Work task
The answer must be every record below, reproduced exactly.

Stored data
------------
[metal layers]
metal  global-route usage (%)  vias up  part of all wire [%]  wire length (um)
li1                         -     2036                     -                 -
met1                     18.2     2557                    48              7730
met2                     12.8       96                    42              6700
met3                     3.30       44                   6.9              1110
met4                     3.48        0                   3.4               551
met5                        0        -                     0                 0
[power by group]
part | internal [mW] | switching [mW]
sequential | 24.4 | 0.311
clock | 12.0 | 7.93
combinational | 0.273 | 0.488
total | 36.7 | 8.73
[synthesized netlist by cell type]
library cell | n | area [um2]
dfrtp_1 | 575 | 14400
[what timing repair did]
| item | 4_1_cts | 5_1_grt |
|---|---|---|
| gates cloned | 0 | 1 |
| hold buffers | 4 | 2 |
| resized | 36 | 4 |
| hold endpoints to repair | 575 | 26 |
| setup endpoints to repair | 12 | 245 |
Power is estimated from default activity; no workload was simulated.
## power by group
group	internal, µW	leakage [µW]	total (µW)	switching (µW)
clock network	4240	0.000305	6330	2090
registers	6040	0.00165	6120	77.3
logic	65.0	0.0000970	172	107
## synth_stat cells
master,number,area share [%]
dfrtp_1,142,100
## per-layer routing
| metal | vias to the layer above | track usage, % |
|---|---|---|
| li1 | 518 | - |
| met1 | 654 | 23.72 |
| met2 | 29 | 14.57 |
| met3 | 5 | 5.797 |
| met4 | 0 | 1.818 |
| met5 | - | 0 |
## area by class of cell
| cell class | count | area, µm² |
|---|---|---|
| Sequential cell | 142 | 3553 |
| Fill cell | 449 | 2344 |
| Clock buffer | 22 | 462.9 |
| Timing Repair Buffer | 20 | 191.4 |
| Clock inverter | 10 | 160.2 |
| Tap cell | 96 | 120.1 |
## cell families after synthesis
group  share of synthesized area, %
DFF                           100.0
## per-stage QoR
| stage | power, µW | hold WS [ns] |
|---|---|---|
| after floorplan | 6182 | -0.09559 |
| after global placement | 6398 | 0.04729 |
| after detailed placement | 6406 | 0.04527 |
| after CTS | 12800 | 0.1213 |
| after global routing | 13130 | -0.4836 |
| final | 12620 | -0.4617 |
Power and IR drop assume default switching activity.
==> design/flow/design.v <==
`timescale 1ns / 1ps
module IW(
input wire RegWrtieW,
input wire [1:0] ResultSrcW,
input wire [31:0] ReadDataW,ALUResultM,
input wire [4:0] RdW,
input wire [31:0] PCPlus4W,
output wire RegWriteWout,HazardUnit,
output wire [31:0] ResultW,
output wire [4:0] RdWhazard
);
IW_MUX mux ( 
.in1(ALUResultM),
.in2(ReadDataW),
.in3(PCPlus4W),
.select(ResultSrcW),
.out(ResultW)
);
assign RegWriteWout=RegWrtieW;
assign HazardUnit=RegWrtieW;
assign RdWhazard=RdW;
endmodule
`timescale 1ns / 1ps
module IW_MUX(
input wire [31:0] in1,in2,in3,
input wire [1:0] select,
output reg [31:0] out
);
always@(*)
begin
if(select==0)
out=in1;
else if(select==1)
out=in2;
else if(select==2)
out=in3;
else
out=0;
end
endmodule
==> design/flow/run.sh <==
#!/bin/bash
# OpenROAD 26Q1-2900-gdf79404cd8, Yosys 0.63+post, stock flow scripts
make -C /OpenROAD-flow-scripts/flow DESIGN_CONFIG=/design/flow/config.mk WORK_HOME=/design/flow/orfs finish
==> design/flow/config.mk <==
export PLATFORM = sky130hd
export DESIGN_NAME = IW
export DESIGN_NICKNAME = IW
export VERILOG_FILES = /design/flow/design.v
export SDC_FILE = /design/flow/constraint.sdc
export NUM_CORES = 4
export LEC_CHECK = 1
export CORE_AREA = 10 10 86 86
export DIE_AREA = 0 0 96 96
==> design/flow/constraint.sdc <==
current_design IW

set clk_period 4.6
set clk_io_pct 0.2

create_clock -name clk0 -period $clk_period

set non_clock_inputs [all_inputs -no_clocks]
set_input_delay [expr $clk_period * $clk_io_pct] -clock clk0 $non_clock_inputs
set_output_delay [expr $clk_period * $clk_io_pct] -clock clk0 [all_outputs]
------------
Exercise output
[metal layers]
metal  global-route usage (%)  vias up  part of all wire [%]  wire length (um)
li1                         -     2036                     -                 -
met1                     18.2     2557                    48              7730
met2                     12.8       96                    42              6700
met3                     3.30       44                   6.9              1110
met4                     3.48        0                   3.4               551
met5                        0        -                     0                 0
[power by group]
part | internal [mW] | switching [mW]
sequential | 24.4 | 0.311
clock | 12.0 | 7.93
combinational | 0.273 | 0.488
total | 36.7 | 8.73
[synthesized netlist by cell type]
library cell | n | area [um2]
dfrtp_1 | 575 | 14400
[what timing repair did]
| item | 4_1_cts | 5_1_grt |
|---|---|---|
| gates cloned | 0 | 1 |
| hold buffers | 4 | 2 |
| resized | 36 | 4 |
| hold endpoints to repair | 575 | 26 |
| setup endpoints to repair | 12 | 245 |
Power is estimated from default activity; no workload was simulated.
## power by group
group	internal, µW	leakage [µW]	total (µW)	switching (µW)
clock network	4240	0.000305	6330	2090
registers	6040	0.00165	6120	77.3
logic	65.0	0.0000970	172	107
## synth_stat cells
master,number,area share [%]
dfrtp_1,142,100
## per-layer routing
| metal | vias to the layer above | track usage, % |
|---|---|---|
| li1 | 518 | - |
| met1 | 654 | 23.72 |
| met2 | 29 | 14.57 |
| met3 | 5 | 5.797 |
| met4 | 0 | 1.818 |
| met5 | - | 0 |
## area by class of cell
| cell class | count | area, µm² |
|---|---|---|
| Sequential cell | 142 | 3553 |
| Fill cell | 449 | 2344 |
| Clock buffer | 22 | 462.9 |
| Timing Repair Buffer | 20 | 191.4 |
| Clock inverter | 10 | 160.2 |
| Tap cell | 96 | 120.1 |
## cell families after synthesis
group  share of synthesized area, %
DFF                           100.0
## per-stage QoR
| stage | power, µW | hold WS [ns] |
|---|---|---|
| after floorplan | 6182 | -0.09559 |
| after global placement | 6398 | 0.04729 |
| after detailed placement | 6406 | 0.04527 |
| after CTS | 12800 | 0.1213 |
| after global routing | 13130 | -0.4836 |
| final | 12620 | -0.4617 |
Power and IR drop assume default switching activity.
==> design/flow/design.v <==
`timescale 1ns / 1ps
module IW(
input wire RegWrtieW,
input wire [1:0] ResultSrcW,
input wire [31:0] ReadDataW,ALUResultM,
input wire [4:0] RdW,
input wire [31:0] PCPlus4W,
output wire RegWriteWout,HazardUnit,
output wire [31:0] ResultW,
output wire [4:0] RdWhazard
);
IW_MUX mux ( 
.in1(ALUResultM),
.in2(ReadDataW),
.in3(PCPlus4W),
.select(ResultSrcW),
.out(ResultW)
);
assign RegWriteWout=RegWrtieW;
assign HazardUnit=RegWrtieW;
assign RdWhazard=RdW;
endmodule
`timescale 1ns / 1ps
module IW_MUX(
input wire [31:0] in1,in2,in3,
input wire [1:0] select,
output reg [31:0] out
);
always@(*)
begin
if(select==0)
out=in1;
else if(select==1)
out=in2;
else if(select==2)
out=in3;
else
out=0;
end
endmodule
==> design/flow/run.sh <==
#!/bin/bash
# OpenROAD 26Q1-2900-gdf79404cd8, Yosys 0.63+post, stock flow scripts
make -C /OpenROAD-flow-scripts/flow DESIGN_CONFIG=/design/flow/config.mk WORK_HOME=/design/flow/orfs finish
==> design/flow/config.mk <==
export PLATFORM = sky130hd
export DESIGN_NAME = IW
export DESIGN_NICKNAME = IW
export VERILOG_FILES = /design/flow/design.v
export SDC_FILE = /design/flow/constraint.sdc
export NUM_CORES = 4
export LEC_CHECK = 1
export CORE_AREA = 10 10 86 86
export DIE_AREA = 0 0 96 96
==> design/flow/constraint.sdc <==
current_design IW

set clk_period 4.6
set clk_io_pct 0.2

create_clock -name clk0 -period $clk_period

set non_clock_inputs [all_inputs -no_clocks]
set_input_delay [expr $clk_period * $clk_io_pct] -clock clk0 $non_clock_inputs
set_output_delay [expr $clk_period * $clk_io_pct] -clock clk0 [all_outputs]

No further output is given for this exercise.